Ervolino joined as a Junior Firefighter in 1993. He was sworn in to the Valley Stream Fire Department on his birthday in 1998. He always wanted to be chief, he said, running for the first time in 2008 and then in 2010. He was elected second assistant chief in 2012. He was sworn in as the department’s 96th chief on April 7, achieving his longtime goal. The term lasts one year, but the department operates under a “gentlemen’s agreement” that allows chiefs to serve for two.

It isn’t easy juggling his volunteer responsibilities with his day job at an FDNY firehouse in Brooklyn and the demands of his young family. Ervolino and his wife Nicole have two daughters: Josephine, 3; and Victoria, 7 months old. His commitment to the VSFD, whose members filled his wedding party, is unfailing, and he described his participation as something like an addiction.

“If there’s one word I could use to describe what I get out of it, it’s pride,” Ervolino said.

The department responds to roughly 10 full-fledged fires in Valley Stream per year, and Ervolino has earned two citations in his time with Engine Company 3, both for incidents in 2003. One was during that year’s blackout. A handicapped elderly man was trapped by fire inside a home on Wood Lane, the street Ervolino grew up on. Ervolino remembered his close friend, Philip Clemons, working the hose line while others pulled the victim out of the back of the house. The other incident involved a friend who worked for the village and fell out of a bucket truck, and was injured severely.

“We call it organized chaos,” Ervolino said. “You have to keep your cool. If the membership sees you losing your cool, then there’s something wrong and you need to compose yourself for the betterment of the operation.”

His toughest memories also involved Clemons, an NYPD officer who was 27 when he was killed in a motorcycle crash in 2010. That same year, the VSFD lost member Richard Kaufman, 68, to a massive stroke. The deaths devastated the department and struck close to home for Ervolino. “They were two of my biggest supporters,” he said.

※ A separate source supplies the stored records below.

==> src/rtl/tps_pkg.sv <==
// ----------------------------------------------------------------------------
// tps_pkg
// Shared widths, register indexes and types for the triangle pixel shader.
// ----------------------------------------------------------------------------
package tps_pkg;

    localparam int COORD_INT_BITS   = 12;
    localparam int WEIGHT_FRAC_BITS = 16;

    localparam int PIX_W      = 12;
    localparam int COORD_W    = 16;
    localparam int FRAC_BITS  = COORD_W - COORD_INT_BITS;
    localparam int DIFF_W     = COORD_W + 1;
    localparam int PROD_W     = 2 * DIFF_W;
    localparam int EDGE_W     = PROD_W + 4;
    localparam int SQ_W       = 2 * COORD_W;
    localparam int DSQ_W      = SQ_W + 1;
    localparam int SQRT_STEPS = 18;
    localparam int SQRT_W     = 2 * SQRT_STEPS;
    localparam int DIST_W     = COORD_W + 1;
    localparam int P_W        = 2 * DIST_W;
    localparam int S_W        = P_W + 2;
    localparam int REM_W      = S_W + 1;
    localparam int W_W        = WEIGHT_FRAC_BITS;
    localparam int CH_W       = 8;
    localparam int MUL_W      = W_W + CH_W;
    localparam int MAC_W      = MUL_W + 2;
    localparam int RGB_W      = 3 * CH_W;
    localparam int VTX_W      = 2 * COORD_W;
    localparam int CFG_ADDR_W = 3;
    localparam int CFG_DATA_W = 32;

    typedef enum logic [CFG_ADDR_W-1:0] {
        REG_VERTEX_A,
        REG_VERTEX_B,
        REG_VERTEX_C,
        REG_COLOR_A,
        REG_COLOR_B,
        REG_COLOR_C,
        REG_BACKGROUND
    } reg_index_t;

    localparam logic [VTX_W-1:0] VERTEX_A_RST   = 32'd262146000;
    localparam logic [VTX_W-1:0] VERTEX_B_RST   = 32'd786434000;
    localparam logic [VTX_W-1:0] VERTEX_C_RST   = 32'd524294000;
    localparam logic [RGB_W-1:0] COLOR_A_RST    = 24'hFF0000;
    localparam logic [RGB_W-1:0] COLOR_B_RST    = 24'h00FF00;
    localparam logic [RGB_W-1:0] COLOR_C_RST    = 24'h0000FF;
    localparam logic [RGB_W-1:0] BACKGROUND_RST = 24'h334C4C;

    typedef struct packed {
        logic [VTX_W-1:0] vertex_a;
        logic [VTX_W-1:0] vertex_b;
        logic [VTX_W-1:0] vertex_c;
        logic [RGB_W-1:0] color_a;
        logic [RGB_W-1:0] color_b;
        logic [RGB_W-1:0] color_c;
        logic [RGB_W-1:0] background;
    } cfg_t;

    typedef struct packed {
        logic vld;
        logic hit;
    } ctl_t;

endpackage

==> src/rtl/tps_blend.sv <==
// ----------------------------------------------------------------------------
// tps_blend
// Weighted color blend, saturation and background select, two stages.
// ----------------------------------------------------------------------------
module tps_blend (
    input  logic                                   aclk,
    input  logic                                   aresetn,
    input  logic                                   en,
    input  tps_pkg::cfg_t                          cfg,
    input  tps_pkg::ctl_t                          ctl_in,
    input  logic [2:0][tps_pkg::W_W-1:0]           w_in,
    output logic                                   out_vld,
    output logic [tps_pkg::RGB_W-1:0]              out_rgb,
    output logic                                   out_inside
);
    import tps_pkg::*;

    logic [RGB_W-1:0] color [3];
    logic [MUL_W-1:0] mul_reg  [3][3];
    logic [MUL_W-1:0] mul_next [3][3];
    ctl_t             m_ctl_reg;

    assign color[0] = cfg.color_a;
    assign color[1] = cfg.color_b;
    assign color[2] = cfg.color_c;

    // channel 0 is red, taken from the top byte
    always_comb begin
        for (int ch = 0; ch < 3; ch++) begin
            for (int v = 0; v < 3; v++) begin
                mul_next[ch][v] = MUL_W'(w_in[v]) * MUL_W'(color[v][CH_W*(2-ch) +: CH_W]);
            end
        end
    end

    always_ff @(posedge aclk) begin
        if (!aresetn) begin
            m_ctl_reg.vld <= 1'b0;
        end else if (en) begin
            m_ctl_reg.vld <= ctl_in.vld;
        end
        if (en) begin
            m_ctl_reg.hit <= ctl_in.hit;
            mul_reg       <= mul_next;
        end
    end

    logic [RGB_W-1:0] rgb_next;
    logic [RGB_W-1:0] rgb_reg;
    logic             vld_reg, inside_reg;

    always_comb begin
        logic [MAC_W-1:0] acc;
        logic [MAC_W-1:0] sh;
        for (int ch = 0; ch < 3; ch++) begin
            acc = MAC_W'(mul_reg[ch][0]) + MAC_W'(mul_reg[ch][1]) + MAC_W'(mul_reg[ch][2]);
            sh  = acc >> W_W;
            if (!m_ctl_reg.hit) begin
                rgb_next[CH_W*ch +: CH_W] = cfg.background[CH_W*(2-ch) +: CH_W];
            end else if (sh > MAC_W'(255)) begin
                rgb_next[CH_W*ch +: CH_W] = '1;
            end else begin
                rgb_next[CH_W*ch +: CH_W] = sh[CH_W-1:0];
            end
        end
    end

    always_ff @(posedge aclk) begin
        if (!aresetn) begin
            vld_reg <= 1'b0;
        end else if (en) begin
            vld_reg <= m_ctl_reg.vld;
        end
        if (en) begin
            rgb_reg    <= rgb_next;
            inside_reg <= m_ctl_reg.hit;
        end
    end

    assign out_vld    = vld_reg;
    assign out_rgb    = rgb_reg;
    assign out_inside = inside_reg;

endmodule

==> config.mk <==
export PLATFORM = sky130hd
export DESIGN_NAME = tps_blend
export DESIGN_NICKNAME = d
export VERILOG_FILES = /design/src/rtl/tps_pkg.sv /design/src/rtl/tps_blend.sv
export SDC_FILE = /design/constraint.sdc
export NUM_CORES = 2
export LEC_CHECK = 0
export BUFFER_PORTS_ARGS = -buffer_cell sky130_fd_sc_hd__buf_2
export CAP_MARGIN = 20
export CORE_MARGIN = 1.5
export CORE_UTILIZATION = 50
export CTS_CLUSTER_SIZE = 25
export DETAILED_ROUTE_END_ITERATION = 12
export GPL_TIMING_DRIVEN = 0
export PLACE_DENSITY = 0.67
export SYNTH_ARGS = -nofsm -noshare
export SYNTH_HDL_FRONTEND = slang
export SYNTH_SLANG_ARGS = --single-unit
==> constraint.sdc <==
create_clock -name aclk -period 12.3 [get_ports aclk]
set_input_delay 2.46 -clock aclk [delete_from_list [all_inputs] [get_ports aclk]]
set_output_delay 2.46 -clock aclk [all_outputs]
set_load 0.005 [all_outputs]
==> impl_summary.log <==
[metrics] worst path arrival time: slightly below 8000 ps
[metrics] Unique masters post-synth: 79
[metrics] layout cells sized above 1: 5.140%
[metrics] number of clock buffers inserted by TritonCTS: 30
[metrics] pwr dens: around 230 nW/um^2
[metrics] setup clock skew after layout: around 13 ps
[metrics] Setup Fix Bufs, Post-CTS: 0
[metrics] final critical path time including I/O delays and setup: about 7500 ps
[metrics] Post-CTS Hold Fix Bufs: 0
[metrics] total congestion overflow after global routing: 0
[metrics] Slew headroom: 31.44%
[metrics] chain of cells forming the critical path: buf_2 -> clkbuf_1 -> nand2_1 -> fa_1 -> inv_1 -> fa_1 -> fa_1 -> inv_1 -> fa_1 -> inv_1 -> ha_1 -> a21o_1 -> a21o_1 -> a21o_1 -> nand2_1 -> a21bo_1 -> or4b_4 -> a2111o_1 -> o211a_1
[metrics] IO Pins: between 200 and 300
[metrics] total via count in the routed design: ~33,000
[metrics] clk root buf: sky130_fd_sc_hd__clkbuf_16
[metrics] portion of synthesized cell area occupied by the leading cell type: 35.17%
[metrics] total placed instance area: 49,470 sq um
[metrics] die width: 309.5 microns
[metrics] cell count along the critical path: 19
[metrics] worst slew pin tran: between 1000 and 1500 ps
[metrics] most used standard cell by instance count after synthesis: sky130_fd_sc_hd__and2_1
[metrics] path class of the lowest-slack min-delay path: reg -> reg
[metrics] Int Power: 5737 uW
[metrics] top cells by count, synth: sky130_fd_sc_hd__and2_1 (967), sky130_fd_sc_hd__inv_1 (925), sky130_fd_sc_hd__fa_1 (825)
[metrics] worst reg2reg path startpoint: mul_reg[9]$_DFFE_PP_
[metrics] via count of the first global-routing pass: 34,830
[metrics] Netlist Area Pre-Place: 46,960 sq um
[metrics] sequential share of the synthesized area: ~16%
[metrics] Initial DRC Count: 1,893
[metrics] Largest register FFs: 216
[metrics] standby leakage power: between 0.02 and 0.025 uW
[metrics] Cell Rows: roughly 110
[metrics] combinational cell fraction of total power: between 70% and 80%
[metrics] largest family of logic cells by synthesized area: adder cells
[metrics] core area: about 93,000 sq um
[metrics] sum of net half-perimeters after detailed placement: a little over 100,000 microns
[metrics] highest net fanout along the worst path: 10
[metrics] Synth-to-Final Area Change: 7.577%
[metrics] cell seen most often among critical-path stages: sky130_fd_sc_hd__fa_1
[metrics] Worst setup SP type: input port
[metrics] Die Y: roughly 310 microns
[metrics] switching component of the power: around 5800 uW
[metrics] family with the most delay on the worst path: adder cells
[metrics] sum of routed wire length over all layers: 121,000 microns
[metrics] number of pins exceeding their max-slew limit in the final report: 0
[metrics] first-pass detailed-route iteration total: 5
[metrics] async set or reset register ratio after synthesis: 0%
[metrics] total clock sinks: roughly 240
[metrics] Cells after Synth: 4,806
[metrics] Worst-path clk slew: 60 ps
[metrics] area enclosed by the die boundary: between 90,000 and 100,000 sq um
[metrics] setup repair after global routing missed its margin: false
[metrics] Slowest cell on crit path: sky130_fd_sc_hd__fa_1
[metrics] count of buffer and inverter cells on the critical path: 5
[metrics] number of antenna violations at the first check in global routing: 23
[metrics] portion of netlist area occupied by mux cells: 0.04263%
[metrics] Worst Path Class, Setup: in -> reg
[metrics] CP required: about 13,000 ps
[metrics] post-route ant nets: 0
[metrics] H-tree depth: 1
[metrics] leading post-synthesis cells by cell area: sky130_fd_sc_hd__fa_1 (35%), sky130_fd_sc_hd__edfxtp_1 (15%), sky130_fd_sc_hd__and2_1 (13%)
[metrics] number of synthesized register bits: 244
[metrics] starting utilization of the core area: 50.39%
[metrics] setup violators final: 0
[metrics] synthesized net count: 6,341
[metrics] clock tree buffer depth: 3
[metrics] Setup TNS Final: 0 ps
[metrics] max incr delay on CP: 560 ps
[metrics] worst setup path startpoint: w_in[26]
[metrics] CTS tree: done
[metrics] Yosys top cell by area: sky130_fd_sc_hd__fa_1
[metrics] part of the cycle the worst path needs: approximately 60%
[metrics] RePlAce Congestion: about 0.92
[metrics] leading register cell type out of synthesis: sky130_fd_sc_hd__edfxtp_1
[metrics] first-pass GRT wire length: about 190,000 microns
[metrics] worst vdd rail ir drop: 0.1826 mV
[metrics] Setup crit end: mul_reg[191]$_DFFE_PP_
[metrics] Switching Share: about half
[metrics] simple-gate share of the synthesized area: a little under a fifth
[metrics] mean instance size in the synthesized netlist: slightly below 10 sq um
[metrics] Resize count post-CTS: 0
[metrics] Worst Setup End Kind: flop
[metrics] achievable frequency: 133.2 MHz
[metrics] critical register-to-register path endpoint: out_rgb[22]$_DFFE_PP_
[metrics] hold violation total from the final report: 0
[metrics] outcome: finished clean
[metrics] EDFF count, synth: between 200 and 250
[metrics] largest net degree at the start of global routing: roughly 120
[metrics] post-synthesis adder-cell area fraction: a little under half
[metrics] Routed WL per cell: 19.20 microns
[metrics] tightest hold margin: about 450 ps
[metrics] reg-to-reg slack, setup: 7980 ps
[metrics] number of input and output port buffers inserted: approximately 170
[metrics] post-route cell area: 50,520 sq um
[metrics] xor/xnor cell area share of the yosys netlist: under 10%
[metrics] clock share of power: 8.1%
[metrics] DRC violations left: 0
[metrics] Avg Vias per Cell: roughly 5.3
[metrics] nets@finish: around 6,600
[metrics] Synthesis Warnings: 0
[metrics] reg2reg path depth: 9
[metrics] max-capacitance violation count: 0
[metrics] overall track demand over capacity in global routing: 26.16%
[metrics] sequential cell fraction of total power: around 17%
[metrics] compound-cell area share of the yosys netlist: ~6.3%
[metrics] clk_lat worst skew: approximately 600 ps
[layout make-up]
cell class              instances  area [sq um]
diodes                          9         22.52
multi-input cells            3465         35540
clock buffers                  31         754.5
flip-flops and latches        244          7307
inverters                     925          3472
repair buffers                177         940.9
clock inverters                25         271.5
fillers                      8490         42670
well taps                    1254          1569
plain buffers                 172         645.6
[routing by layer]
layer  track usage [%]  part of all wire [%]  vias up
met5                 0                 0.036        -
met4             10.27                   4.4        6
met3             4.461                   7.2      211
met2             42.24                    47      960
met1             35.21                    42    16760
li1                  -                     -    15300
[worst min path at each step]
stage | start | endpoint | slack [ps] | cells past startpoint
after global placement | m_ctl_reg[0]$_DFFE_PP_ | out_inside$_DFFE_PP_ | 430 | 0
after CTS | m_ctl_reg[0]$_DFFE_PP_ | out_inside$_DFFE_PP_ | 450 | 0
final | m_ctl_reg[0]$_DFFE_PP_ | out_inside$_DFFE_PP_ | 450 | 0
after global routing | m_ctl_reg[0]$_DFFE_PP_ | out_inside$_DFFE_PP_ | 460 | 0
after floorplan | m_ctl_reg[0]$_DFFE_PP_ | out_inside$_DFFE_PP_ | 420 | 0
after detailed placement | m_ctl_reg[0]$_DFFE_PP_ | out_inside$_DFFE_PP_ | 440 | 0
[stage by stage]
| step | setup WS (ps) | std cells | total power [uW] | util, % |
|---|---|---|---|---|
| after floorplan | 5129 | 4806 | 7933 | - |
| after CTS | 4837 | 6293 | 11540 | 54.19 |
| after global routing | 4517 | 6297 | 12650 | 54.20 |
| final | 4790 | 6302 | 11500 | 54.21 |
| after global placement | 3893 | 6234 | 10380 | 53.01 |
| after detailed placement | 4221 | 6237 | 10500 | 53.09 |
[placed cells by master (no fill, tap or decap), types with 6 or more instances in the layout]
cell type and instances:
sky130_fd_sc_hd__o21ai_0 58, sky130_fd_sc_hd__a211o_1 7, sky130_fd_sc_hd__nand2b_1 25, sky130_fd_sc_hd__and3_1 15, sky130_fd_sc_hd__buf_2 174, sky130_fd_sc_hd__edfxtp_1 242
sky130_fd_sc_hd__ha_1 465, sky130_fd_sc_hd__o21bai_1 12, sky130_fd_sc_hd__nor3_1 37, sky130_fd_sc_hd__xnor2_1 128, sky130_fd_sc_hd__clkbuf_16 30, sky130_fd_sc_hd__nand2_1 262
sky130_fd_sc_hd__and2_1 967, sky130_fd_sc_hd__diode_2 9, sky130_fd_sc_hd__or3_1 10, sky130_fd_sc_hd__a221oi_1 6, sky130_fd_sc_hd__xor2_1 55, sky130_fd_sc_hd__nor2_1 109
sky130_fd_sc_hd__a21oi_1 171, sky130_fd_sc_hd__clkinv_4 7, sky130_fd_sc_hd__a21o_1 61, sky130_fd_sc_hd__inv_1 925, sky130_fd_sc_hd__fa_1 825, sky130_fd_sc_hd__or2_2 11
sky130_fd_sc_hd__clkbuf_1 173, sky130_fd_sc_hd__o31a_1 8, sky130_fd_sc_hd__nand3_1 40, sky130_fd_sc_hd__o21a_1 29, sky130_fd_sc_hd__nor2b_1 37, sky130_fd_sc_hd__a31oi_1 20
sky130_fd_sc_hd__a211oi_1 14
[power by group through the flow]
stage                     clock network, uW  logic (uW)  registers [uW]
after floorplan                           0        6150            1780
after global placement                    0        8470            1920
after detailed placement                  0        8590            1910
after CTS                               948        8690            1900
after global routing                    979        9730            1940
final                                   927        8670            1900
[worst reg2reg max path, cell delays in order (launching register included)]
cell and delay, ps:
sky130_fd_sc_hd__edfxtp_1 410, sky130_fd_sc_hd__fa_1 490, sky130_fd_sc_hd__ha_1 300, sky130_fd_sc_hd__a2111oi_0 580, sky130_fd_sc_hd__nand3_1 180, sky130_fd_sc_hd__a221oi_1 820, sky130_fd_sc_hd__o211ai_1 270, sky130_fd_sc_hd__a21oi_1 330
sky130_fd_sc_hd__xor2_1 110, sky130_fd_sc_hd__a221oi_1 560
[cells by family after synthesis]
kind of cell               after synthesis
muxes                                    2
DFF                                    244
buffers and inverters                 1097
AOI/OAI and AO/OA                      453
xor gates and xnor gates               183
adders and majority gates             1290
and+or+nand+nor                       1537
Note: power is estimated with default switching activity, not from simulation.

As he takes the helm from former chief Charles Brocher, Ervolino looks forward to continuing the work of his predecessors in keeping the operation running smoothly and staying up to speed on the latest training and equipment requirements. “I’ve been fortunate enough to have good leaders before me who’ve set the groundwork,” he said.

Also sworn in on April 7 were First Assistant Chief Jason Croak and Second Assistant Chief Eugene O’Brien.

As Ervolino approaches 18 years with the department, he said he is grateful to work with “a fantastic group of people,” and is looking forward to his new role.

“You only get out of it what you put into it,” he said.